The soy complex also reversed after Monday’s big rally. Weather forecasts, export news and the weekly Crop Progress report boosted soybean futures to start the week. However, the legume markets turned lower in concert with corn, with chart resistance seemingly halting the rise and talk of bearish crop tour results undercutting prices. September soybeans dropped 12.75 cents to $13.0925/bushel at Tuesday’s settlement, and November beans sank 12.75 to $12.905. September soyoil tumbled 0.57 cents to 42.88 cents/pound, while September soymeal slid $6.5 to $413.8/ton.
Wheat futures followed corn and beans lower Tuesday. There has been little real news concerning the golden grain lately, which at least partially explains its close correlation to recent shifts in corn and soybean prices. Ultimately, the substitution effect between the grains affects their pricing. Thus, wheat seems likely to continue tracking corn price shifts over the short term. September CBOT wheat closed 7.25 cents lower at $6.3425/bushel Tuesday, while September KCBT wheat tanked 6.5 cents to $6.9675, and September MGE futures lost 10.25 cent to $7.35.
Cattle futures were generally mixed in late Tuesday trading. Choice beef cutout values rose moderately Monday evening, which encouraged ideas that packers will raise their bids for fed cattle again later this week. However, sizeable futures premiums and mixed noon beef quotes rather clearly handicapped bullish efforts. October cattle futures rose 0.07 cents to 128.15 cents/pound in late Tuesday action, while December gained 0.12 cents to 130.57. September feeder cattle futures rallied 0.30 cents to 158.25 cents/pound as corn sank, and November added 0.25 cents to 160.72.

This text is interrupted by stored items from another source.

`src/fifo_flag_pkg.sv`:
```
package fifo_flag_pkg;
    // Geometry of the shallower organisation
    localparam int          DATA_W       = 18;
    localparam int          OFF_W        = 17;
    localparam int          CNT_W        = 18;
    localparam int          OFF_LSB_W    = 9;
    localparam int          OFF_MSB_W    = 8;
    localparam logic [5:0]  SER_LAST     = 6'h21;
    localparam logic [5:0]  SER_SPLIT    = 6'h11;
    // Word-count thresholds
    localparam logic [18:0] HALF_STD     = 19'h10001;
    localparam logic [18:0] HALF_FT      = 19'h10002;
    localparam logic [18:0] FULL_STD     = 19'h20000;
    localparam logic [18:0] FULL_FT      = 19'h20001;
    // Reset values
    localparam logic [16:0] OFF_DEF_SER  = 17'h003ff;
    localparam logic [16:0] OFF_DEF_PAR  = 17'h0007f;
    localparam logic [6:0]  FLAGS_RESET  = 7'h71;
    localparam logic [1:0]  FLAG_SETTLE  = 2'h2;
    // Flag vector positions: {ff, paf, hf, pae, ef, ir, or}
    localparam int          FL_FF        = 6;
    localparam int          FL_PAF       = 5;
    localparam int          FL_HF        = 4;
    localparam int          FL_PAE       = 3;
    localparam int          FL_EF        = 2;
    localparam int          FL_IR        = 1;
    localparam int          FL_OR        = 0;
    // Controller register map and fields
    localparam logic [3:0]  REG_CTRL     = 4'h0;
    localparam logic [3:0]  REG_CMD      = 4'h4;
    localparam logic [3:0]  REG_STATUS   = 4'h8;
    localparam logic [3:0]  REG_RDATA    = 4'hc;
    localparam int          CTRL_FT_BIT  = 0;
    localparam int          CTRL_LD_BIT  = 1;
    localparam int          CMD_OP_LSB   = 18;

    typedef enum logic [1:0] {
        PTR_EMPTY_LSB,
        PTR_EMPTY_MSB,
        PTR_FULL_LSB,
        PTR_FULL_MSB
    } offPtr_t;

    typedef enum logic [2:0] {
        OP_NONE,
        OP_MEM_WR,
        OP_MEM_RD,
        OP_OFF_WR,
        OP_OFF_RD,
        OP_SER_BIT,
        OP_MASTER_RST,
        OP_PARTIAL_RST
    } hostOp_t;
endpackage

```
`src/fifo_flag_if.sv`:
```
`timescale 1ns/1ps
`default_nettype none
interface fifo_flag_if;
    logic        offset_load_sel;
    logic        write_enable_n;
    logic        read_enable_n;
    logic        serial_enable_n;
    logic        serial_in;
    logic        master_reset_n;
    logic        partial_reset_n;
    logic        fall_through_sel;
    logic [17:0] data_in;
    logic [17:0] data_out;
    logic        full_flag;
    logic        input_ready;
    logic        empty_flag;
    logic        output_ready;
    logic        half_full_flag;
    logic        prog_almost_full;
    logic        prog_almost_empty;

    modport device (
        input  offset_load_sel, write_enable_n, read_enable_n, serial_enable_n,
        input  serial_in, master_reset_n, partial_reset_n, fall_through_sel, data_in,
        output data_out, full_flag, input_ready, empty_flag, output_ready,
        output half_full_flag, prog_almost_full, prog_almost_empty
    );
    modport host (
        output offset_load_sel, write_enable_n, read_enable_n, serial_enable_n,
        output serial_in, master_reset_n, partial_reset_n, fall_through_sel, data_in,
        input  data_out, full_flag, input_ready, empty_flag, output_ready,
        input  half_full_flag, prog_almost_full, prog_almost_empty
    );
endinterface
`default_nettype wire

```
`src/fifo_flag_device.sv`:
```
`timescale 1ns/1ps
`default_nettype none
module fifo_flag_device (
    input  wire logic   clk_sys,
    input  wire logic   rst_n,
    fifo_flag_if.device dev
);
    typedef struct packed {
        logic                  serialLd;
        logic                  fallThru;
        logic [16:0]           emptyOff;
        logic [16:0]           fullOff;
        fifo_flag_pkg::offPtr_t wrPtr;
        fifo_flag_pkg::offPtr_t rdPtr;
        logic [5:0]            serCnt;
        logic [1:0]            settle;
        logic [17:0]           count;
        logic [17:0]           dataOut;
        logic [6:0]            flags;
    } devState_t;

    devState_t   s_q;
    devState_t   s_d;
    logic [6:0]  decFlags;
    logic        offWr;
    logic        offRd;
    logic        serShift;
    logic        memWr;
    logic        memRd;
    logic [18:0] capacity;
    logic [4:0]  serIdx;

    // Readback word for one offset register, upper bits zero
    function automatic logic [17:0] offWord(input fifo_flag_pkg::offPtr_t p,
                                            input logic [16:0] eOff,
                                            input logic [16:0] fOff);
        logic [17:0] w;
        w = 18'h00000;
        case (p)
            fifo_flag_pkg::PTR_EMPTY_LSB: w[8:0] = eOff[8:0];
            fifo_flag_pkg::PTR_EMPTY_MSB: w[7:0] = eOff[16:9];
            fifo_flag_pkg::PTR_FULL_LSB:  w[8:0] = fOff[8:0];
            fifo_flag_pkg::PTR_FULL_MSB:  w[7:0] = fOff[16:9];
            default:                      w = 18'h00000;
        endcase
        return w;
    endfunction

    offset_flag_decode u_decode (
        .count    (s_q.count),
        .emptyOff (s_q.emptyOff),
        .fullOff  (s_q.fullOff),
        .fallThru (s_q.fallThru),
        .flags    (decFlags)
    );

    // Pin patterns; offset ones need exact matches, so an overlapped offset read and write does nothing
    always_comb begin
        offWr    = !dev.offset_load_sel && !dev.write_enable_n && dev.read_enable_n
                   && dev.serial_enable_n && !s_q.serialLd;
        offRd    = !dev.offset_load_sel && dev.write_enable_n && !dev.read_enable_n
                   && dev.serial_enable_n;
        serShift = !dev.offset_load_sel && !dev.serial_enable_n && dev.write_enable_n
                   && dev.read_enable_n && s_q.serialLd;
        capacity = s_q.fallThru ? fifo_flag_pkg::FULL_FT : fifo_flag_pkg::FULL_STD;
        memWr    = dev.offset_load_sel && !dev.write_enable_n
                   && ({1'b0, s_q.count} != capacity);
        memRd    = dev.offset_load_sel && !dev.read_enable_n
                   && (s_q.count != 18'h00000);
    end

    // Next state of the whole block
    always_comb begin
        s_d    = s_q;
        serIdx = 5'h00;
        // Word count stands in for the memory array, which lives outside
        case ({memWr, memRd})
            2'b10:   s_d.count = s_q.count + 18'h00001;
            2'b01:   s_d.count = s_q.count - 18'h00001;
            default: s_d.count = s_q.count;
        endcase
        if (offWr) begin
            case (s_q.wrPtr)
                fifo_flag_pkg::PTR_EMPTY_LSB: s_d.emptyOff[8:0]  = dev.data_in[8:0];
                fifo_flag_pkg::PTR_EMPTY_MSB: s_d.emptyOff[16:9] = dev.data_in[7:0];
                fifo_flag_pkg::PTR_FULL_LSB:  s_d.fullOff[8:0]   = dev.data_in[8:0];
                fifo_flag_pkg::PTR_FULL_MSB:  s_d.fullOff[16:9]  = dev.data_in[7:0];
                default:                      s_d.emptyOff       = s_q.emptyOff;
            endcase
            // Pointer is untouched by memory traffic, so writes resume in place
            s_d.wrPtr = fifo_flag_pkg::offPtr_t'(s_q.wrPtr + 2'h1);
        end
        if (offRd) begin
            s_d.dataOut = offWord(s_q.rdPtr, s_q.emptyOff, s_q.fullOff);
            s_d.rdPtr   = fifo_flag_pkg::offPtr_t'(s_q.rdPtr + 2'h1);
        end
        // Settling count for partial flags after a full serial set
        if (s_q.settle != 2'h0) begin
            s_d.settle = s_q.settle - 2'h1;
        end
        if (serShift) begin
            // Low half goes to the empty offset, high half to the full offset
            if (s_q.serCnt < fifo_flag_pkg::SER_SPLIT) begin
                serIdx = s_q.serCnt[4:0];
                s_d.emptyOff[serIdx] = dev.serial_in;
            end else begin
                serIdx = 5'(s_q.serCnt - fifo_flag_pkg::SER_SPLIT);
                s_d.fullOff[serIdx] = dev.serial_in;
            end
            // Position survives pauses, so shifting resumes at the next bit
            if (s_q.serCnt == fifo_flag_pkg::SER_LAST) begin
                s_d.serCnt = 6'h00;
                s_d.settle = fifo_flag_pkg::FLAG_SETTLE;
            end else begin
                s_d.serCnt = s_q.serCnt + 6'h01;
            end
        end
        // Fixed flags track the count; partial flags freeze during a serial load and its settling
        s_d.flags[fifo_flag_pkg::FL_FF] = decFlags[fifo_flag_pkg::FL_FF];
        s_d.flags[fifo_flag_pkg::FL_HF] = decFlags[fifo_flag_pkg::FL_HF];
        s_d.flags[fifo_flag_pkg::FL_EF] = decFlags[fifo_flag_pkg::FL_EF];
        s_d.flags[fifo_flag_pkg::FL_IR] = decFlags[fifo_flag_pkg::FL_IR];
        s_d.flags[fifo_flag_pkg::FL_OR] = decFlags[fifo_flag_pkg::FL_OR];
        if (s_q.serCnt == 6'h00 && s_q.settle == 2'h0) begin
            s_d.flags[fifo_flag_pkg::FL_PAF] = decFlags[fifo_flag_pkg::FL_PAF];
            s_d.flags[fifo_flag_pkg::FL_PAE] = decFlags[fifo_flag_pkg::FL_PAE];
        end
        // Partial reset empties the count and keeps offsets and pointers
        if (!dev.partial_reset_n) begin
            s_d.count = 18'h00000;
            s_d.flags = fifo_flag_pkg::FLAGS_RESET;
        end
        // Master reset samples the straps; only here and at rst_n may the method change
        if (!dev.master_reset_n) begin
            s_d.serialLd = dev.offset_load_sel;
            s_d.fallThru = dev.fall_through_sel;
            s_d.emptyOff = dev.offset_load_sel ? fifo_flag_pkg::OFF_DEF_SER
                                               : fifo_flag_pkg::OFF_DEF_PAR;
            s_d.fullOff  = dev.offset_load_sel ? fifo_flag_pkg::OFF_DEF_SER
                                               : fifo_flag_pkg::OFF_DEF_PAR;
            s_d.wrPtr    = fifo_flag_pkg::PTR_EMPTY_LSB;
            s_d.rdPtr    = fifo_flag_pkg::PTR_EMPTY_LSB;
            s_d.serCnt   = 6'h00;
            s_d.settle   = 2'h0;
            s_d.count    = 18'h00000;
            s_d.dataOut  = 18'h00000;
            s_d.flags    = fifo_flag_pkg::FLAGS_RESET;
        end
    end

    // State register; reset leaves standard mode with parallel defaults
    always_ff @(posedge clk_sys or negedge rst_n) begin
        if (!rst_n) begin
            s_q.serialLd <= 1'b0;
            s_q.fallThru <= 1'b0;
            s_q.emptyOff <= fifo_flag_pkg::OFF_DEF_PAR;
            s_q.fullOff  <= fifo_flag_pkg::OFF_DEF_PAR;
            s_q.wrPtr    <= fifo_flag_pkg::PTR_EMPTY_LSB;
            s_q.rdPtr    <= fifo_flag_pkg::PTR_EMPTY_LSB;
            s_q.serCnt   <= 6'h00;
            s_q.settle   <= 2'h0;
            s_q.count    <= 18'h00000;
            s_q.dataOut  <= 18'h00000;
            s_q.flags    <= fifo_flag_pkg::FLAGS_RESET;
        end else begin
            s_q <= s_d;
        end
    end

    // All outputs come straight from flops
    assign dev.data_out          = s_q.dataOut;
    assign dev.full_flag         = s_q.flags[fifo_flag_pkg::FL_FF];
    assign dev.prog_almost_full  = s_q.flags[fifo_flag_pkg::FL_PAF];
    assign dev.half_full_flag    = s_q.flags[fifo_flag_pkg::FL_HF];
    assign dev.prog_almost_empty = s_q.flags[fifo_flag_pkg::FL_PAE];
    assign dev.empty_flag        = s_q.flags[fifo_flag_pkg::FL_EF];
    assign dev.input_ready       = s_q.flags[fifo_flag_pkg::FL_IR];
    assign dev.output_ready      = s_q.flags[fifo_flag_pkg::FL_OR];
endmodule
`default_nettype wire

```
`src/offset_flag_decode.sv`:
```
`timescale 1ns/1ps
`default_nettype none
module offset_flag_decode (
    input  wire logic [17:0] count,
    input  wire logic [16:0] emptyOff,
    input  wire logic [16:0] fullOff,
    input  wire logic        fallThru,
    output logic      [6:0]  flags
);
    logic [18:0] cnt;
    logic [18:0] eOff;
    logic [18:0] fOff;

    // Active-low flags from the word count; widened so D-m never underflows
    always_comb begin
        cnt  = {1'b0, count};
        eOff = {2'b00, emptyOff};
        fOff = {2'b00, fullOff};
        flags = fifo_flag_pkg::FLAGS_RESET;
        if (fallThru) begin
            flags[fifo_flag_pkg::FL_OR]  = (cnt == 19'h00000);
            flags[fifo_flag_pkg::FL_PAE] = (cnt > eOff + 19'h00001);
            flags[fifo_flag_pkg::FL_HF]  = (cnt < fifo_flag_pkg::HALF_FT);
            flags[fifo_flag_pkg::FL_PAF] = (cnt < fifo_flag_pkg::FULL_FT - fOff);
            flags[fifo_flag_pkg::FL_IR]  = (cnt == fifo_flag_pkg::FULL_FT);
        end else begin
            flags[fifo_flag_pkg::FL_EF]  = (cnt != 19'h00000);
            flags[fifo_flag_pkg::FL_PAE] = (cnt > eOff);
            flags[fifo_flag_pkg::FL_HF]  = (cnt < fifo_flag_pkg::HALF_STD);
            flags[fifo_flag_pkg::FL_PAF] = (cnt < fifo_flag_pkg::FULL_STD - fOff);
            flags[fifo_flag_pkg::FL_FF]  = (cnt != fifo_flag_pkg::FULL_STD);
        end
    end
endmodule
`default_nettype wire

```
`src/flat_wrapper.sv`:
```
// flat-port wrapper written by rule: the top's interface ports become plain ports
module fifo_flag_device_flat 
  (clk_sys, rst_n, dev_offset_load_sel, dev_write_enable_n, dev_read_enable_n, dev_serial_enable_n, dev_serial_in, dev_master_reset_n, dev_partial_reset_n, dev_fall_through_sel, dev_data_in, dev_data_out, dev_full_flag, dev_input_ready, dev_empty_flag, dev_output_ready, dev_half_full_flag, dev_prog_almost_full, dev_prog_almost_empty);
  fifo_flag_if dev_i ();
  input  wire logic clk_sys;
  input  wire logic rst_n;
  input wire logic [$bits(dev_i.offset_load_sel)-1:0] dev_offset_load_sel;
  input wire logic [$bits(dev_i.write_enable_n)-1:0] dev_write_enable_n;
  input wire logic [$bits(dev_i.read_enable_n)-1:0] dev_read_enable_n;
  input wire logic [$bits(dev_i.serial_enable_n)-1:0] dev_serial_enable_n;
  input wire logic [$bits(dev_i.serial_in)-1:0] dev_serial_in;
  input wire logic [$bits(dev_i.master_reset_n)-1:0] dev_master_reset_n;
  input wire logic [$bits(dev_i.partial_reset_n)-1:0] dev_partial_reset_n;
  input wire logic [$bits(dev_i.fall_through_sel)-1:0] dev_fall_through_sel;
  input wire logic [$bits(dev_i.data_in)-1:0] dev_data_in;
  output wire logic [$bits(dev_i.data_out)-1:0] dev_data_out;
  output wire logic [$bits(dev_i.full_flag)-1:0] dev_full_flag;
  output wire logic [$bits(dev_i.input_ready)-1:0] dev_input_ready;
  output wire logic [$bits(dev_i.empty_flag)-1:0] dev_empty_flag;
  output wire logic [$bits(dev_i.output_ready)-1:0] dev_output_ready;
  output wire logic [$bits(dev_i.half_full_flag)-1:0] dev_half_full_flag;
  output wire logic [$bits(dev_i.prog_almost_full)-1:0] dev_prog_almost_full;
  output wire logic [$bits(dev_i.prog_almost_empty)-1:0] dev_prog_almost_empty;
  assign dev_i.offset_load_sel = dev_offset_load_sel;
  assign dev_i.write_enable_n = dev_write_enable_n;
  assign dev_i.read_enable_n = dev_read_enable_n;
  assign dev_i.serial_enable_n = dev_serial_enable_n;
  assign dev_i.serial_in = dev_serial_in;
  assign dev_i.master_reset_n = dev_master_reset_n;
  assign dev_i.partial_reset_n = dev_partial_reset_n;
  assign dev_i.fall_through_sel = dev_fall_through_sel;
  assign dev_i.data_in = dev_data_in;
  assign dev_data_out = dev_i.data_out;
  assign dev_full_flag = dev_i.full_flag;
  assign dev_input_ready = dev_i.input_ready;
  assign dev_empty_flag = dev_i.empty_flag;
  assign dev_output_ready = dev_i.output_ready;
  assign dev_half_full_flag = dev_i.half_full_flag;
  assign dev_prog_almost_full = dev_i.prog_almost_full;
  assign dev_prog_almost_empty = dev_i.prog_almost_empty;
  fifo_flag_device u_core (.clk_sys(clk_sys), .rst_n(rst_n), .dev(dev_i));
endmodule
```
`config.mk`:
```
export PLATFORM = sky130hd
export DESIGN_NAME = fifo_flag_device_flat
export DESIGN_NICKNAME = d
export VERILOG_FILES = /design/src/fifo_flag_pkg.sv /design/src/fifo_flag_if.sv /design/src/fifo_flag_device.sv /design/src/offset_flag_decode.sv /design/src/flat_wrapper.sv
export SDC_FILE = /design/constraint.sdc
export NUM_CORES = 1
export LEC_CHECK = 0
export BUFFER_PORTS_ARGS = -buffer_cell sky130_fd_sc_hd__buf_2
export CORE_MARGIN = 4
export CORE_UTILIZATION = 26
export CTS_BUF_LIST = sky130_fd_sc_hd__clkbuf_8
export DETAILED_ROUTE_END_ITERATION = 12
export MAX_ROUTING_LAYER = met4
export PLACE_DENSITY = 0.43
export SLEW_MARGIN = 10
export SYNTH_ARGS = -nofsm -noshare
export SYNTH_HDL_FRONTEND = slang
export SYNTH_SLANG_ARGS = --single-unit
```
`constraint.sdc`:
```
create_clock -name clk_sys -period 5.4 [get_ports clk_sys]
set_input_delay 1.08 -clock clk_sys [delete_from_list [all_inputs] [get_ports clk_sys]]
set_output_delay 1.08 -clock clk_sys [all_outputs]
set_load 0.005 [all_outputs]
```
==> reports/qor.txt <==
Run status: finished clean
Vias: 7707
Clk_lat worst skew: 0.40 ns
Max Buffers Root-to-Sink: 2
Total DRC errors in the routed layout: 0
Total I/O pin count: 53
Unrepaired setup endpoints after global routing: no
Layout cells sized above 1: 12.8%
#FFs+latches synth: 82
Max cap viols: 0
First-pass DRT Iterations: 6
Root cell of the clock tree: sky130_fd_sc_hd__clkbuf_8
Global-route wire length before repair: 44.4 mm
Setup TNS: 0 ns
DR vias/cell: 5.42
Skew final: 0.0190 ns
Final cycle utilization of the critical path: 85.0%
Sinks on Clock Net: 82
CP startpoint kind: flip-flop
Routability-driven placement congestion ratio: 0.820
Core Area: 31500 um^2
Distinct cell type count after synthesis: 80
Slew at the pin closest to its max-slew limit: 0.815 ns
Area growth from synthesis to layout: 8.98%
Max transition margin: 45.3%
CTS tree: built
Async S/R FF share, synth: 100%
Gr usage total: 16.5%
Placement-stage cell area: 8840 um^2
Detailed placement HPWL: 21.1 mm
Kind of path behind the tightest hold check: reg -> reg
Antenna violations before repair: 0
Final wirelength: 28.2 mm
Final-report setup violation count: 0
Number of cells upsized or downsized after cts: 0
Number of nets still failing antenna checks after routing: 0
Clock slew at the register clock pins of the worst setup and hold paths: 0.11 ns
Fin crit period: 4.59 ns
Cell count after synthesis: 1016
H-tree level count: 3
Number of synthesized flops with an enable pin: 0
Post-CTS setup buffers: 0
Final net count: 1131
Hold buffer count at cts: 0
Post-route standard cell area excluding fillers: 9030 um^2
Die area: 34800 um^2
Horiz. Die Dim: 187 um
Sequential cell area fraction in the yosys report: 25.0%
Final number of max-transition violations: 0
Data arrival, critical path: 4.92 ns
Sort of element at the end of the critical path: flip-flop
Die height: 187 um
Maximum clock frequency: 0.218 GHz
Cts bufs inserted: 9
Initial core utilization: 26.3%
Required time at the endpoint of the critical path: 5.73 ns
Count of buffers inserted at the top-level ports: 34
Std cell rows: 65
Initial DRC count: 546
Congestion Overflow GR: 0
Leakage power total: 4.19 nW
Vias in the first global route: 7395
Post-synthesis cell area: 8290 um^2
Worst setup path category: reg -> reg
Avg Synthesized Cell Area: 8.16 um^2
Hold Vio Cnt, Final: 0
Diode count: 0
Peak ir drop on the vdd network: 101 uV
Peak fanout along the critical path: 13
Top_reg_cell synth: sky130_fd_sc_hd__dfrtp_1
Routed WL per cell: 19.8 um
Pwr Density: 150 nW/um^2
Yosys synthesis warning count: 0
Pin count of the biggest net entering global routing: 59
==> registers in the layout, indices dropped and copies added (netlist names) <==
signal	cells
u_core.s_q	66
u_core.dev.data_out	9
u_core.dev.empty_flag	1
u_core.dev.full_flag	1
u_core.dev.half_full_flag	1
u_core.dev.input_ready	1
u_core.dev.output_ready	1
u_core.dev.prog_almost_empty	1
u_core.dev.prog_almost_full	1
==> worst max-delay path, cell delays in order (launching register included) <==
cell	delay (ns)
sky130_fd_sc_hd__dfrtp_1	0.44
sky130_fd_sc_hd__nor4_1	0.53
sky130_fd_sc_hd__nand3_1	0.28
sky130_fd_sc_hd__nor2_1	0.15
sky130_fd_sc_hd__nand2_1	0.09
sky130_fd_sc_hd__o311ai_0	0.53
sky130_fd_sc_hd__ha_1	0.54
sky130_fd_sc_hd__buf_4	0.27
sky130_fd_sc_hd__o31a_1	0.21
sky130_fd_sc_hd__o41ai_1	0.09
sky130_fd_sc_hd__a22o_1	0.33
sky130_fd_sc_hd__or4b_2	0.72
sky130_fd_sc_hd__a31o_2	0.22
sky130_fd_sc_hd__a21oi_1	0.13
==> path summary, 6_finish.rpt <==
check	start	to	slack [ns]	cells past startpoint
max reg2reg	u_core.s_q[40]$_DFFE_PN0P_	u_core.s_q[42]$_DFFE_PN0P_	0.81	13
min	u_core.s_q[43]$_DFF_PN0_	u_core.s_q[43]$_DFF_PN0_	0.47	1
max	u_core.s_q[40]$_DFFE_PN0P_	u_core.s_q[42]$_DFFE_PN0P_	0.81	13
max in group asynchronous	rst_n	u_core.s_q[60]$_DFF_PN1_	3.69	2
min reg2reg	u_core.s_q[43]$_DFF_PN0_	u_core.s_q[43]$_DFF_PN0_	0.47	1
min in group asynchronous	rst_n	u_core.s_q[34]$_DFFE_PN0P_	0.71	1
==> Yosys cell counts (21+ instances only) <==
library cell               instances  area [um^2]
sky130_fd_sc_hd__nand2_1         108          405
sky130_fd_sc_hd__ha_1             87         1090
sky130_fd_sc_hd__nand3_1          74          370
sky130_fd_sc_hd__dfrtp_1          64         1600
sky130_fd_sc_hd__clkbuf_1         56          210
sky130_fd_sc_hd__nor2_1           51          191
sky130_fd_sc_hd__inv_1            44          165
sky130_fd_sc_hd__o21ai_0          44          220
sky130_fd_sc_hd__a21oi_1          42          210
sky130_fd_sc_hd__xnor2_1          33          289
sky130_fd_sc_hd__nor3_1           26          130
sky130_fd_sc_hd__xor2_1           21          184
==> where the power goes <==
group | internal, mW | switching (mW) | leakage (nW)
Sequential | 0.627 | 0.0227 | 1.07
Combinational | 0.0804 | 0.137 | 3.02
Clock | 0.190 | 0.296 | 0.0998
==> area by class of cell <==
cell class	instances	area, um^2
inverter	44	165
clock buffer	10	138
tap	402	503
multi-input combinational	815	5700
fill	3404	22400
clock inverter	6	55.1
sequential	82	2070
timing repair buffer	64	398
==> metrics by stage <==
step	hold slack (ns)	std cells	util [%]	setup WS, ns	total power [mW]
floorplan	0.432	1024	-	0.521	0.802
global placement	0.456	1407	28.1	0.936	0.880
detailed placement	0.452	1407	28.1	0.868	0.881
CTS	0.469	1423	28.7	0.848	1.38
global route	0.479	1423	28.7	0.391	1.42
finish	0.466	1423	28.7	0.808	1.35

The CME hog market also ended Tuesday in mixed fashion. Cash and wholesale markets proved rather weak again around midsession, which suggests growing seasonal weakness. However, large discounts already built into Chicago prices give them considerable room to rise if conditions don’t prove as bearish as generally anticipated. October hog futures settled 0.47 cents higher at 86.95 cents/pound Tuesday, while December edged up 0.30 cents to 83.75.